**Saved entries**
*** Block opens ***

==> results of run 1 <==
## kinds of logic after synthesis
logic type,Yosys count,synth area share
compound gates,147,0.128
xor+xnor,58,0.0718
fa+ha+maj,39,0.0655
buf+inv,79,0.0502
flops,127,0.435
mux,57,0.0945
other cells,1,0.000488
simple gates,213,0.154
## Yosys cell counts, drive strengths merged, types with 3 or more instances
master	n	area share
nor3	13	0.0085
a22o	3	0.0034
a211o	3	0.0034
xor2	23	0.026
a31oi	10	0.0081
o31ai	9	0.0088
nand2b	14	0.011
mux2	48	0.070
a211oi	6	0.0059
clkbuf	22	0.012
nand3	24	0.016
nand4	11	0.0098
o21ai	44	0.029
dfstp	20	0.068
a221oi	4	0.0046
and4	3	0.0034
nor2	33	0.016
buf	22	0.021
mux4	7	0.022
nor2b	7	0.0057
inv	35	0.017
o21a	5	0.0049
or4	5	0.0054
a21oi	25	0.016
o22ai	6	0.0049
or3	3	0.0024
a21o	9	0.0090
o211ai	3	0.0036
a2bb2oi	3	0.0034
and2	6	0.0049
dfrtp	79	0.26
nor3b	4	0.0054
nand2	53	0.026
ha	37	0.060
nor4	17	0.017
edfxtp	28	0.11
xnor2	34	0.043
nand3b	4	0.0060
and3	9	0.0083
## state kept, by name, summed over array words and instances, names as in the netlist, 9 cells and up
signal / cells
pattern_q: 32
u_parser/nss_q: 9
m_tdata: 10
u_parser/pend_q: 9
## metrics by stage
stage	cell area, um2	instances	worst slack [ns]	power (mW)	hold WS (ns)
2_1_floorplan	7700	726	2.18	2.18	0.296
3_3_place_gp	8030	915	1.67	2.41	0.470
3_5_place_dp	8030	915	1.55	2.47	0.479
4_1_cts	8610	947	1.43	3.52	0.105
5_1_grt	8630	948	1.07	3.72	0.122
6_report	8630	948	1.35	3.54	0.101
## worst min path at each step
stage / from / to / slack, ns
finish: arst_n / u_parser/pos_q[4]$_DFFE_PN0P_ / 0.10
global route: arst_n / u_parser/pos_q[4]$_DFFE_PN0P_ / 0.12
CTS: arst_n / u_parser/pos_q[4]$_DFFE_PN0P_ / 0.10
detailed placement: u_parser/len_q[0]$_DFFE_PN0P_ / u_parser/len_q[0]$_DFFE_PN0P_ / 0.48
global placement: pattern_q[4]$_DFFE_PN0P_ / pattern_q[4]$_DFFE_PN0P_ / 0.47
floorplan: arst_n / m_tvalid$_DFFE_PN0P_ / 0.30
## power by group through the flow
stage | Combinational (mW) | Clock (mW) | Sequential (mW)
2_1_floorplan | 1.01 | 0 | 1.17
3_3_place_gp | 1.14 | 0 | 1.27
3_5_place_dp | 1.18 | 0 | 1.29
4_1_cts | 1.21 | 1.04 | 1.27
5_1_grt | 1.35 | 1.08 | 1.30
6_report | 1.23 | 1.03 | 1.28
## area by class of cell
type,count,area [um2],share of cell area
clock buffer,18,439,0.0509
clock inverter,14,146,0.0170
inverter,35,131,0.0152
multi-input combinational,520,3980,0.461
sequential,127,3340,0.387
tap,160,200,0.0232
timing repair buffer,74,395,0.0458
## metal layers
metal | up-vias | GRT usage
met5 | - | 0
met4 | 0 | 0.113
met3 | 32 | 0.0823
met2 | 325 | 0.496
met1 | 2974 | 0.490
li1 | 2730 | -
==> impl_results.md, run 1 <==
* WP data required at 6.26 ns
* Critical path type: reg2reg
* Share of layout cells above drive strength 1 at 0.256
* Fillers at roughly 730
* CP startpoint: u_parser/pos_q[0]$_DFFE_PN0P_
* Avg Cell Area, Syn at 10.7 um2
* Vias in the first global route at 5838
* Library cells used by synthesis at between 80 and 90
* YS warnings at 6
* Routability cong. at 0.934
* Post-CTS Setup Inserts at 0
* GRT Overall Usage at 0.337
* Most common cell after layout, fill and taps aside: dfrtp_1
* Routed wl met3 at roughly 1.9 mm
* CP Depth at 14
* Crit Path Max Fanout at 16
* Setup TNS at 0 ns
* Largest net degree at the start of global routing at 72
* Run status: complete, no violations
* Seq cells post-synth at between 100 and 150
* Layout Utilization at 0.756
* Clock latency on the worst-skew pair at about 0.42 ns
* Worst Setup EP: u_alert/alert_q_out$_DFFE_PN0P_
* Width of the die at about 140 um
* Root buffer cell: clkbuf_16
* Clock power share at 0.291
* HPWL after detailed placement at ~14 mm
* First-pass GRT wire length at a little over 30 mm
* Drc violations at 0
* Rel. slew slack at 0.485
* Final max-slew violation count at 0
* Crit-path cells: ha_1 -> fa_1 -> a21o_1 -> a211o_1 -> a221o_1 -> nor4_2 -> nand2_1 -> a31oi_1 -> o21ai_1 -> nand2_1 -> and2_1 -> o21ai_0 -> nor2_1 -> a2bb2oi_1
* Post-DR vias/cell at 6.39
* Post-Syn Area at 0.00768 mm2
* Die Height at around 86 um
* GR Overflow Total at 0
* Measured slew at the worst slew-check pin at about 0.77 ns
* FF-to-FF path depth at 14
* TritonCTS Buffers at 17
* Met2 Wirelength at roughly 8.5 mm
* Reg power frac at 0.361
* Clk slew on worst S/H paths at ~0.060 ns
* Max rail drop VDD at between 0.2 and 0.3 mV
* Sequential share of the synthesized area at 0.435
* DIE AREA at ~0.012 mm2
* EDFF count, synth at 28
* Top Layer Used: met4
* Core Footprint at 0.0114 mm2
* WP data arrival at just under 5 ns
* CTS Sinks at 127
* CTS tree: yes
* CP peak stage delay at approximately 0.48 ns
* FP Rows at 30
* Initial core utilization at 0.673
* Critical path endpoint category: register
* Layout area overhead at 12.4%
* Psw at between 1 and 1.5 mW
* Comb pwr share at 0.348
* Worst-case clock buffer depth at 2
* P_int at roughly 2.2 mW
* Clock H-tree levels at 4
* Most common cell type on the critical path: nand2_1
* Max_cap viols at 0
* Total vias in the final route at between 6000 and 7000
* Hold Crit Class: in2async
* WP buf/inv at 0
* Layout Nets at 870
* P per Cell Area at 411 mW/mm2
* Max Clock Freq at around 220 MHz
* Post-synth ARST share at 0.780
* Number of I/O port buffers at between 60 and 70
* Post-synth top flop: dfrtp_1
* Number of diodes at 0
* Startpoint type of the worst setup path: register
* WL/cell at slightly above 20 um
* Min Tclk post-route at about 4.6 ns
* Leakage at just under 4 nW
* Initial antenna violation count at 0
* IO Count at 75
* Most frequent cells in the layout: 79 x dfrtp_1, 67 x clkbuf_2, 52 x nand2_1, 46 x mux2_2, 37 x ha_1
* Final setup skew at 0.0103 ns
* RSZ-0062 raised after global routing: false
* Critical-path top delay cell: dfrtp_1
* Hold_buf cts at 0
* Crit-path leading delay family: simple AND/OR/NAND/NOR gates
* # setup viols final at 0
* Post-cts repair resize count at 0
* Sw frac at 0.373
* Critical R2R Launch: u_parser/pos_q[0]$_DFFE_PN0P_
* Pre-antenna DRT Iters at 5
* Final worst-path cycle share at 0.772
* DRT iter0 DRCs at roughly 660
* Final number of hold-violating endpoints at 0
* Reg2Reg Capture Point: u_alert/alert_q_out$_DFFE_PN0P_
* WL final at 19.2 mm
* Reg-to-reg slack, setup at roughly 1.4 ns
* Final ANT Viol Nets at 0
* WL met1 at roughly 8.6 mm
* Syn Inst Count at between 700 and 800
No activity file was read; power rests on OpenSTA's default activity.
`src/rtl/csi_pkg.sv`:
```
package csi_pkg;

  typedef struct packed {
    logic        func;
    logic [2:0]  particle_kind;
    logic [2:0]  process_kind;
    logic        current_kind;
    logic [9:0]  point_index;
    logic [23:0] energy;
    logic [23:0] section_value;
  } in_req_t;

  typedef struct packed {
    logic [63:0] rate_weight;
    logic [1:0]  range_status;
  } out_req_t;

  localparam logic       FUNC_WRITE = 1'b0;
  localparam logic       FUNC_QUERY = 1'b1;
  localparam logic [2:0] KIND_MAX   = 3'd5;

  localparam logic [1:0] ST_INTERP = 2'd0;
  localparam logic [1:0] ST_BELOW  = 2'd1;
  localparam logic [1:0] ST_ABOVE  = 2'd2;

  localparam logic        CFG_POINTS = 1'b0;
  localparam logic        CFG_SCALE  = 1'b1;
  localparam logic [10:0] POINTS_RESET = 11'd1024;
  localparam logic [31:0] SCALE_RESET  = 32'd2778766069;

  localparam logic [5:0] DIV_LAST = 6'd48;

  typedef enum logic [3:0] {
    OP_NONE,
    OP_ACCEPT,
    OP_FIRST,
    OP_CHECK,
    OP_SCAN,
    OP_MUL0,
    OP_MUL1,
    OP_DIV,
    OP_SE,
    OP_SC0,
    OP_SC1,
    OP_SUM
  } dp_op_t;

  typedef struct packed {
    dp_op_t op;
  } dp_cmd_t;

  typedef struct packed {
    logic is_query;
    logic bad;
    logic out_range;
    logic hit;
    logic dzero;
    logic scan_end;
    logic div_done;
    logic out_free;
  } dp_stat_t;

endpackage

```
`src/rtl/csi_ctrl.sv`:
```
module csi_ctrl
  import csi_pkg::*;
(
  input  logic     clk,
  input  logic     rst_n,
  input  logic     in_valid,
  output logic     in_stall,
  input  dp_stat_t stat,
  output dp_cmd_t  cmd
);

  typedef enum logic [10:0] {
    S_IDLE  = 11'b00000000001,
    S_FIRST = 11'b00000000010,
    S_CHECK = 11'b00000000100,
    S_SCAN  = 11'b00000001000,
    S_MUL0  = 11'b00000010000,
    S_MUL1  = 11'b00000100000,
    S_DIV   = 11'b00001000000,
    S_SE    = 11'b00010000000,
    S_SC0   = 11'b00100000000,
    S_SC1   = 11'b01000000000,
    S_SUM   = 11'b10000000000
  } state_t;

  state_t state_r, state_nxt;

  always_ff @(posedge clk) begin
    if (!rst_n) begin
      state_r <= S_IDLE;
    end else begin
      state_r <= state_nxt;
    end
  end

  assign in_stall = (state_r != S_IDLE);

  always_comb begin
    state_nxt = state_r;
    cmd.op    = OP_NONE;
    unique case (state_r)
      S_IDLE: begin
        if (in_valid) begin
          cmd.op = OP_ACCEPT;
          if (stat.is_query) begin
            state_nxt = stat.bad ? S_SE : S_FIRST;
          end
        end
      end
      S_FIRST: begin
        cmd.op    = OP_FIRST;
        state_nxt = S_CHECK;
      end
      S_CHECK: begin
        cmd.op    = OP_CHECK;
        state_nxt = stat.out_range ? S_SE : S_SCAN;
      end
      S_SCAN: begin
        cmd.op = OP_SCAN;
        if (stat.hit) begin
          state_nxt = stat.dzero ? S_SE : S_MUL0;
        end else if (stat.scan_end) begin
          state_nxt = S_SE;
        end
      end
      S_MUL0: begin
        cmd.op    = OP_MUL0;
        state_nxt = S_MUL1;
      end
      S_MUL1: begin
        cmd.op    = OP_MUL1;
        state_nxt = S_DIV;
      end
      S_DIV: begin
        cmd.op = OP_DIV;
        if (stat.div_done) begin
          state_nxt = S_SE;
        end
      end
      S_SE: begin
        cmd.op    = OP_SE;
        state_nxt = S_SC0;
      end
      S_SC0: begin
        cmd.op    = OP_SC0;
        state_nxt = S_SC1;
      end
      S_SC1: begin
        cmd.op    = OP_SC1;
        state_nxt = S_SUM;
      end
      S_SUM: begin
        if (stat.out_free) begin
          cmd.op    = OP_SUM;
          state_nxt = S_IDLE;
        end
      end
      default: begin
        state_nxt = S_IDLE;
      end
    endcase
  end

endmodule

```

*** Block closes ***
*** Block opens ***

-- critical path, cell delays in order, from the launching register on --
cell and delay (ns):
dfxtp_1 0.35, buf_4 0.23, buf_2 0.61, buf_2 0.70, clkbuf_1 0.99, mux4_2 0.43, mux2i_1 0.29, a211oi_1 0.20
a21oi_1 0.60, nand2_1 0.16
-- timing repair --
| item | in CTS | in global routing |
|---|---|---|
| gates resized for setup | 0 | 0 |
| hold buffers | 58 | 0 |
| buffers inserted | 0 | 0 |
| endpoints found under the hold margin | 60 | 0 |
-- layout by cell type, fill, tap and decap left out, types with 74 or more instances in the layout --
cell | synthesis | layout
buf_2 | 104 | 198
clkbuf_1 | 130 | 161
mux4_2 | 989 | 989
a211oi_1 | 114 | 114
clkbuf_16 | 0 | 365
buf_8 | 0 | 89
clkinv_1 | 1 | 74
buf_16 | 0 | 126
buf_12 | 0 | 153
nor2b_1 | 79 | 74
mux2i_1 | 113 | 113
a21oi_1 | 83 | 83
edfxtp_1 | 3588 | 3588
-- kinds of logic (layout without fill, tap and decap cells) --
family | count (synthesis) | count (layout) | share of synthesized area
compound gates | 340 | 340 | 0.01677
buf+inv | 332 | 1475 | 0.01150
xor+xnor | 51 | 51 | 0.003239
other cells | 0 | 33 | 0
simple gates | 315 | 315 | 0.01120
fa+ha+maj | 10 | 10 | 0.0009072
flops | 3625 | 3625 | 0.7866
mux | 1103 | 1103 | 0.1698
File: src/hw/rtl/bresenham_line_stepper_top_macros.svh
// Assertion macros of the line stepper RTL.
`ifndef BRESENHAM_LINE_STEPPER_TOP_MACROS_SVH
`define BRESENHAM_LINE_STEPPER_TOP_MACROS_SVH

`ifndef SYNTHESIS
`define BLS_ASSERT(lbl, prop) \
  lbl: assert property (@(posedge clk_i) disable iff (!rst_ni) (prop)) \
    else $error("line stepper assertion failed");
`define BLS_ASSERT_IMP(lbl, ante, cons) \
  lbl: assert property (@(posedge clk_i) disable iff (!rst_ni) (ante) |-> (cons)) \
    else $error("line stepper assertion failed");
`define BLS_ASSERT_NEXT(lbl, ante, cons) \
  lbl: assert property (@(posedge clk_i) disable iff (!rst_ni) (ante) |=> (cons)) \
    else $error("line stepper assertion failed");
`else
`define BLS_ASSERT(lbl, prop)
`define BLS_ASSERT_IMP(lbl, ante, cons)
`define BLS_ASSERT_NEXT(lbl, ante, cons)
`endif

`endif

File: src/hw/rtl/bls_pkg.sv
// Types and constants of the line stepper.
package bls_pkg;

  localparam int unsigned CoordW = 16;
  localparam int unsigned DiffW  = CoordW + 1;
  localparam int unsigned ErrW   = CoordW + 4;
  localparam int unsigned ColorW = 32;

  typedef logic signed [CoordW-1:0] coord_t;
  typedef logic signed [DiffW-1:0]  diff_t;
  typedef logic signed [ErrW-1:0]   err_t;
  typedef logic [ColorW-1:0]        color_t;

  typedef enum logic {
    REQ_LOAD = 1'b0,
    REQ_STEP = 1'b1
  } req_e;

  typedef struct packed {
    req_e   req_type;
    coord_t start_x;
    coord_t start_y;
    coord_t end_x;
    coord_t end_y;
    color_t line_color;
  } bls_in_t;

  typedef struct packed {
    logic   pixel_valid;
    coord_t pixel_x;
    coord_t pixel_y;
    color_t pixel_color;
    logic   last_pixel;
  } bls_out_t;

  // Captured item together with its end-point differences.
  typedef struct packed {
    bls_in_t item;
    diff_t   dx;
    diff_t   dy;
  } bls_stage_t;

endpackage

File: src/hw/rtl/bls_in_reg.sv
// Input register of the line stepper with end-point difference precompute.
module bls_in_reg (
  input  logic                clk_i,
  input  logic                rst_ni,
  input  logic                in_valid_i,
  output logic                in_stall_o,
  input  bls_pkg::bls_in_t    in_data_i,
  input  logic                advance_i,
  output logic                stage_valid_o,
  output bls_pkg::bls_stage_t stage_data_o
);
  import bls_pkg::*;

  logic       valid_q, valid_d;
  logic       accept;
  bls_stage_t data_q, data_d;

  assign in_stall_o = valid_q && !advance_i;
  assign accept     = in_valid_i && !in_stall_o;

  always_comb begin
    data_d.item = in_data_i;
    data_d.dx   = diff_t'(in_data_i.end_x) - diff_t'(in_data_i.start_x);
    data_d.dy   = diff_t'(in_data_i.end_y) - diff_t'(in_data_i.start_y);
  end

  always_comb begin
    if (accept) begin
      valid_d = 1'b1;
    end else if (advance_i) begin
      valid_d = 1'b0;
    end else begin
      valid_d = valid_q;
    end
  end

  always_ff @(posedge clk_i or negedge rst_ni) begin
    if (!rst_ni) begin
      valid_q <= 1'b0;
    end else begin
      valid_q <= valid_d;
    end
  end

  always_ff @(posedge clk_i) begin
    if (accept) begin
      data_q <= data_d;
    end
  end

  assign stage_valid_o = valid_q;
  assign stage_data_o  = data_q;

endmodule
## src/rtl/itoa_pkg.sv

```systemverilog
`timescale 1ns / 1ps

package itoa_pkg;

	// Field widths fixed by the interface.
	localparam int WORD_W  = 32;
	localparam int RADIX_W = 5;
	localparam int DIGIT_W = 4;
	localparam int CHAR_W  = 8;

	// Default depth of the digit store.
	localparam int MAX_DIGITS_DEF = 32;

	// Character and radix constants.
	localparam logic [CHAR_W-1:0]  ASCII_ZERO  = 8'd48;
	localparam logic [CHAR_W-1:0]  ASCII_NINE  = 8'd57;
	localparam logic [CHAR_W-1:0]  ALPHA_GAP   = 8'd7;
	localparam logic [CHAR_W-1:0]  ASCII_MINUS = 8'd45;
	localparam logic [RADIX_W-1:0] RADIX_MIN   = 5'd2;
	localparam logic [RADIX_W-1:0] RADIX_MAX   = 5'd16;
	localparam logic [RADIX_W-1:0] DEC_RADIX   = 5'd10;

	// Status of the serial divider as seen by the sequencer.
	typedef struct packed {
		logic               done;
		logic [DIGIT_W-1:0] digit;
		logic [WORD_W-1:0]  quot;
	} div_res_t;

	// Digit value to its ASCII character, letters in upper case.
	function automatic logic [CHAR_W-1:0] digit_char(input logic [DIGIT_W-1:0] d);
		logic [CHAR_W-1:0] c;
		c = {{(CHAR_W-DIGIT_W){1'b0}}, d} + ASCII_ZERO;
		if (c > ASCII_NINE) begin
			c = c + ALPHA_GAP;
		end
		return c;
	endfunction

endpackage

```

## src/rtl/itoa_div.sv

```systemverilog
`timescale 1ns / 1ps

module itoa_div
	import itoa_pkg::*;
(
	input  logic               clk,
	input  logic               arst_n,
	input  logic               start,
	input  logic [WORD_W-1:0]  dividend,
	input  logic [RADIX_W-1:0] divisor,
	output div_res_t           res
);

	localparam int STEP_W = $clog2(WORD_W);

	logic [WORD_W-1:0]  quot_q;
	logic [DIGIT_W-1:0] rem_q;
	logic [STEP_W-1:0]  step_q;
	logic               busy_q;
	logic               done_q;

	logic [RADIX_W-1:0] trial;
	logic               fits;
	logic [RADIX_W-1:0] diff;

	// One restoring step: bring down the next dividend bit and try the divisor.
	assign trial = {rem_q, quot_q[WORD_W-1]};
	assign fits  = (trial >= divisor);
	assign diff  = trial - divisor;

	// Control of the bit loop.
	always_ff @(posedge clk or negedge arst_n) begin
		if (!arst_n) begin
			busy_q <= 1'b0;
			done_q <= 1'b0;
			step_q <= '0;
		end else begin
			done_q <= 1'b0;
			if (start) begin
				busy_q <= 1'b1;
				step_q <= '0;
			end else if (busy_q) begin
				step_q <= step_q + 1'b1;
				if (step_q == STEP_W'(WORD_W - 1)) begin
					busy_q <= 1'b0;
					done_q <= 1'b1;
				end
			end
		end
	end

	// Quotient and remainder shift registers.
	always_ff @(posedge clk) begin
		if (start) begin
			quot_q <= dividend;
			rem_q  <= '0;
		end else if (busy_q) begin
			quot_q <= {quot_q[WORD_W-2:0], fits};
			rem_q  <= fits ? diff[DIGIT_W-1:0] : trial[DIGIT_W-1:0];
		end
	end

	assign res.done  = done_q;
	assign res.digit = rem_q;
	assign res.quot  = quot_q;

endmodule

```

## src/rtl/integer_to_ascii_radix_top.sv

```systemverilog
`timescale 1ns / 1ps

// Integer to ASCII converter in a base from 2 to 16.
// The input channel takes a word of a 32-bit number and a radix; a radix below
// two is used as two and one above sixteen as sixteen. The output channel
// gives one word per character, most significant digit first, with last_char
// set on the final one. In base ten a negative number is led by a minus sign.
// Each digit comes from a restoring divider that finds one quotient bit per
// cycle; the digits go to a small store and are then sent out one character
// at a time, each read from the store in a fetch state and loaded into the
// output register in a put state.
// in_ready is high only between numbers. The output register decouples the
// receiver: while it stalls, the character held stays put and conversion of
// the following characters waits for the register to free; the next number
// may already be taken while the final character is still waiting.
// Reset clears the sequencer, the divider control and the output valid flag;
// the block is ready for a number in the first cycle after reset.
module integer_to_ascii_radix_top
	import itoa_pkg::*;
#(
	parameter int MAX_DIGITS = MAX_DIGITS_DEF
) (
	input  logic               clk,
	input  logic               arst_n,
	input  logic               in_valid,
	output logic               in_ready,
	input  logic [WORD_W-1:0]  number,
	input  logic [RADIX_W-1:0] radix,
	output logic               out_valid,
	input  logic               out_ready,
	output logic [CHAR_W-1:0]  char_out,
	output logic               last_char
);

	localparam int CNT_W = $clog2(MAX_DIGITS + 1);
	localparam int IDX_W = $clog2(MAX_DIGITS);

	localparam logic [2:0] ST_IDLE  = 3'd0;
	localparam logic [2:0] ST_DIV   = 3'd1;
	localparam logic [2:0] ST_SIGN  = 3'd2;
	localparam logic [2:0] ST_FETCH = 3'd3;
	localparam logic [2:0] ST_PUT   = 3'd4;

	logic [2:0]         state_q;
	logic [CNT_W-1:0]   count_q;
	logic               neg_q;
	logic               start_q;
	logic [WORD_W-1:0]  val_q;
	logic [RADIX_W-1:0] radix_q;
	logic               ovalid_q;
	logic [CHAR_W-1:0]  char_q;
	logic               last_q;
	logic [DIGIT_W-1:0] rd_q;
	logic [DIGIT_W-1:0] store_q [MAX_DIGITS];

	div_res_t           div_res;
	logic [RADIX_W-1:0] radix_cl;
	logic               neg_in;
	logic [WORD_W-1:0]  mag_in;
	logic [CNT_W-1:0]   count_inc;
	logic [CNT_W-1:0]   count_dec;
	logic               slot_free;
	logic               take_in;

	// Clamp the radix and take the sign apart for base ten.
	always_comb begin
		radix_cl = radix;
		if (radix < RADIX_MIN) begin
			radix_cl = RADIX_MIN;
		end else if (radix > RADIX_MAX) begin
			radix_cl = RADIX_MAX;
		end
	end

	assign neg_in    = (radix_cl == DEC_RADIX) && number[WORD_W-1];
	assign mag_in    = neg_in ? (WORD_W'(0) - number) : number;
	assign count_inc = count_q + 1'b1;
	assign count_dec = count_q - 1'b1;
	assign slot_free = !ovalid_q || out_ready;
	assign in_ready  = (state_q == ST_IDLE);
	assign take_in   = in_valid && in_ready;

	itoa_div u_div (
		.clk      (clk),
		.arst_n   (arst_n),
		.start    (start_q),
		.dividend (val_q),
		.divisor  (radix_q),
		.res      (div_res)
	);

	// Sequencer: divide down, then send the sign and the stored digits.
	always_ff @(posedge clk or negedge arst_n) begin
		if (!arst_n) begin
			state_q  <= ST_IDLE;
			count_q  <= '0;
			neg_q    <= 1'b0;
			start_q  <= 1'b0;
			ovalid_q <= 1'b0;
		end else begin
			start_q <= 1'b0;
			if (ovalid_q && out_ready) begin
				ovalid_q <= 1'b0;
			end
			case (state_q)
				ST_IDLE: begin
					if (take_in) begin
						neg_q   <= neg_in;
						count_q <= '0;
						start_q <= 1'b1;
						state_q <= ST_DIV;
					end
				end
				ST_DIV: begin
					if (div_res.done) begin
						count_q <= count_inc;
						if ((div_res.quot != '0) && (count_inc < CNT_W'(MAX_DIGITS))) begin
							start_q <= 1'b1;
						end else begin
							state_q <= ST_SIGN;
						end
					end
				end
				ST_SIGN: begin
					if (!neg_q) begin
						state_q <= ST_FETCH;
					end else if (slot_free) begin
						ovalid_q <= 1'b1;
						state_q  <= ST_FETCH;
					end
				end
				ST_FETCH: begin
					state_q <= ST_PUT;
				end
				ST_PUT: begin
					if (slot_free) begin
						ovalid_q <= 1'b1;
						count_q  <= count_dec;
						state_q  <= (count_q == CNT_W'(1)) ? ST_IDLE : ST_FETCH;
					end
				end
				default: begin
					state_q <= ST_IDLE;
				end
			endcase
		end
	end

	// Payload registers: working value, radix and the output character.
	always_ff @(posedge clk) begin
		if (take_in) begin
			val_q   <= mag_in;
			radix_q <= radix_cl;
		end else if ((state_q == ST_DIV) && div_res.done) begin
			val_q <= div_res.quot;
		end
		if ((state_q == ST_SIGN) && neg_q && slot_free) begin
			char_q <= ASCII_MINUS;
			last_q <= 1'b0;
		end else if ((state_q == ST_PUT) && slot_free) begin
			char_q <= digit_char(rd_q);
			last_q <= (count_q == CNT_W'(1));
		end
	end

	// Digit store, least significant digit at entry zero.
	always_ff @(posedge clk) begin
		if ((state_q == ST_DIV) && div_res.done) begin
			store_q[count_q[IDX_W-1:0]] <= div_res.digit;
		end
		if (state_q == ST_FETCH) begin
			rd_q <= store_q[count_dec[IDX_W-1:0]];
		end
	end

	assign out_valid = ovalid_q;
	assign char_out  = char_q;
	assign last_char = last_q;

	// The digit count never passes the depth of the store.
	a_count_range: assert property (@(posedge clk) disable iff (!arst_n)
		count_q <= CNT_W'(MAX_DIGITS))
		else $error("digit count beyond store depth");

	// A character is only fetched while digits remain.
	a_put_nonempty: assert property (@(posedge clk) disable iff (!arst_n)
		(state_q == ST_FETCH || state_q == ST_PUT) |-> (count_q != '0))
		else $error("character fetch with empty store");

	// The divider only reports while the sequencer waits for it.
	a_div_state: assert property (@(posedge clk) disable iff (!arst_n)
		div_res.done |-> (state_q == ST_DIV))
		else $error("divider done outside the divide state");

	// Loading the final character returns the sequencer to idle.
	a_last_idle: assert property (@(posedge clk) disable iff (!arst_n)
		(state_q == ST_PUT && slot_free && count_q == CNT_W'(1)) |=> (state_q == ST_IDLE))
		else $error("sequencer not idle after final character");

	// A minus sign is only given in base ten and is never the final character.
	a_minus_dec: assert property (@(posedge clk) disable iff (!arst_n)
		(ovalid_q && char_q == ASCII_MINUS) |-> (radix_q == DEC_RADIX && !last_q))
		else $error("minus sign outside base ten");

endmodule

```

*** Block closes ***

**Task goal**
Would you copy out exactly the lines above that start at the one containing "clkinv_1 | 1 | 74" and end at the one containing "fa+ha+maj | 10 | 10 | 0.0009072", inclusive?

**Output below**
clkinv_1 | 1 | 74
buf_16 | 0 | 126
buf_12 | 0 | 153
nor2b_1 | 79 | 74
mux2i_1 | 113 | 113
a21oi_1 | 83 | 83
edfxtp_1 | 3588 | 3588
-- kinds of logic (layout without fill, tap and decap cells) --
family | count (synthesis) | count (layout) | share of synthesized area
compound gates | 340 | 340 | 0.01677
buf+inv | 332 | 1475 | 0.01150
xor+xnor | 51 | 51 | 0.003239
other cells | 0 | 33 | 0
simple gates | 315 | 315 | 0.01120
fa+ha+maj | 10 | 10 | 0.0009072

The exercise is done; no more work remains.